Aucun symptômede fièvre catarrhale observé

Les bovins Hereford de Wiebe ne sont pas immunisés contre la FCO. « Pourtant, je n’ai perdu aucun animal à cause de cette maladie. Il se peut que certains aient été infectés, mais je n’ai observé aucun symptôme et il n’y a eu aucun problème lors des vêlages. Peut-être que le fait qu’ils soient tous en parfaite santé et sont en mouvement toute la journée les aide. »

Ces dernières années, le jeune éleveur n’a eu qu’à traiter une entorse ou et une inflammation de l’œil.

Un système de pâturage en rotation

Actuellement, Wiebe dispose de 45 ha de terrains à De Pinte, Sint-Martens-Latem et Deinze pour ses bovins. Une grande partie appartient à l’Agence pour la Nature et la Forêt et à Natuurpunt, d’autres à des particuliers.

Sur les 21 ha situés à De Pinte, Wiebe organise son élevage sur base d’un système de rotation avec quatre blocs, de sorte que les bovins ne restent jamais plus de quatre semaines au même endroit. Pendant les mois d’hiver, la rotation s’arrête, et les bovins disposent de toute la parcelle. Pour le moment, il n’est pas autorisé à intégrer d’autres animaux, comme des moutons ou des poulets, à cette dynamique.

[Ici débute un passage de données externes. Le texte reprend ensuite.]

## src/rtl/demux2_pipe.sv

```systemverilog
// Registered 1-to-2 demultiplexer: one valid/ready input steered by s into two
// independent one-entry output slots, each with its own valid/ready drain and delivery counter.
module demux2_pipe #(
  parameter int WIDTH     = 64,
  parameter int CNT_WIDTH = 16
) (
  input  logic                 clk,
  input  logic                 rst_n,
  input  logic                 in_valid,
  output logic                 in_ready,
  input  logic [WIDTH-1:0]     d,
  input  logic                 s,
  output logic                 y0_valid,
  input  logic                 y0_ready,
  output logic [WIDTH-1:0]     y0,
  output logic                 y1_valid,
  input  logic                 y1_ready,
  output logic [WIDTH-1:0]     y1,
  output logic [CNT_WIDTH-1:0] cnt0,
  output logic [CNT_WIDTH-1:0] cnt1
);

  logic slot_free0, slot_free1;
  logic accept, load0, load1;
  logic drain0, drain1;

  // A slot can take a word when empty or when its current word leaves this cycle.
  assign slot_free0 = !y0_valid || y0_ready;
  assign slot_free1 = !y1_valid || y1_ready;

  // NOTE: in_ready depends only on s and the selected slot, never on in_valid,
  // so the producer may wait for in_ready before raising in_valid without deadlock.
  assign in_ready = s ? slot_free1 : slot_free0;

  assign accept = in_valid && in_ready;
  assign load0  = accept && !s;
  assign load1  = accept &&  s;
  assign drain0 = y0_valid && y0_ready;
  assign drain1 = y1_valid && y1_ready;

  // NOTE: sequential state uses non-blocking assignments so every register
  // samples pre-edge values regardless of statement order.
  always_ff @(posedge clk or negedge rst_n) begin
    if (!rst_n) begin
      y0_valid <= 1'b0;
      y0       <= '0;
    end else if (load0) begin
      y0_valid <= 1'b1;
      y0       <= d;
    end else if (drain0) begin
      y0_valid <= 1'b0;
    end
  end

  always_ff @(posedge clk or negedge rst_n) begin
    if (!rst_n) begin
      y1_valid <= 1'b0;
      y1       <= '0;
    end else if (load1) begin
      y1_valid <= 1'b1;
      y1       <= d;
    end else if (drain1) begin
      y1_valid <= 1'b0;
    end
  end

  // Delivery counters wrap naturally at 2^CNT_WIDTH.
  always_ff @(posedge clk or negedge rst_n) begin
    if (!rst_n) begin
      cnt0 <= '0;
      cnt1 <= '0;
    end else begin
      if (drain0) cnt0 <= cnt0 + 1'b1;
      if (drain1) cnt1 <= cnt1 + 1'b1;
    end
  end

endmodule

```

Wiebe cherche encore de nouveaux terrains pour faire paître son troupeau Hereford. « Il y a des propriétaires pour qui un terrain signifie plus que le simple rendement financier potentiel. Cela peut être des particuliers, des associations de protection de la nature, des entreprises ou des autorités, voire des propriétaires de vergers. Si l’entretien du paysage avec du pâturage naturel peut se faire dans les bonnes conditions, nous trouverons une solution », conclut Wiebe.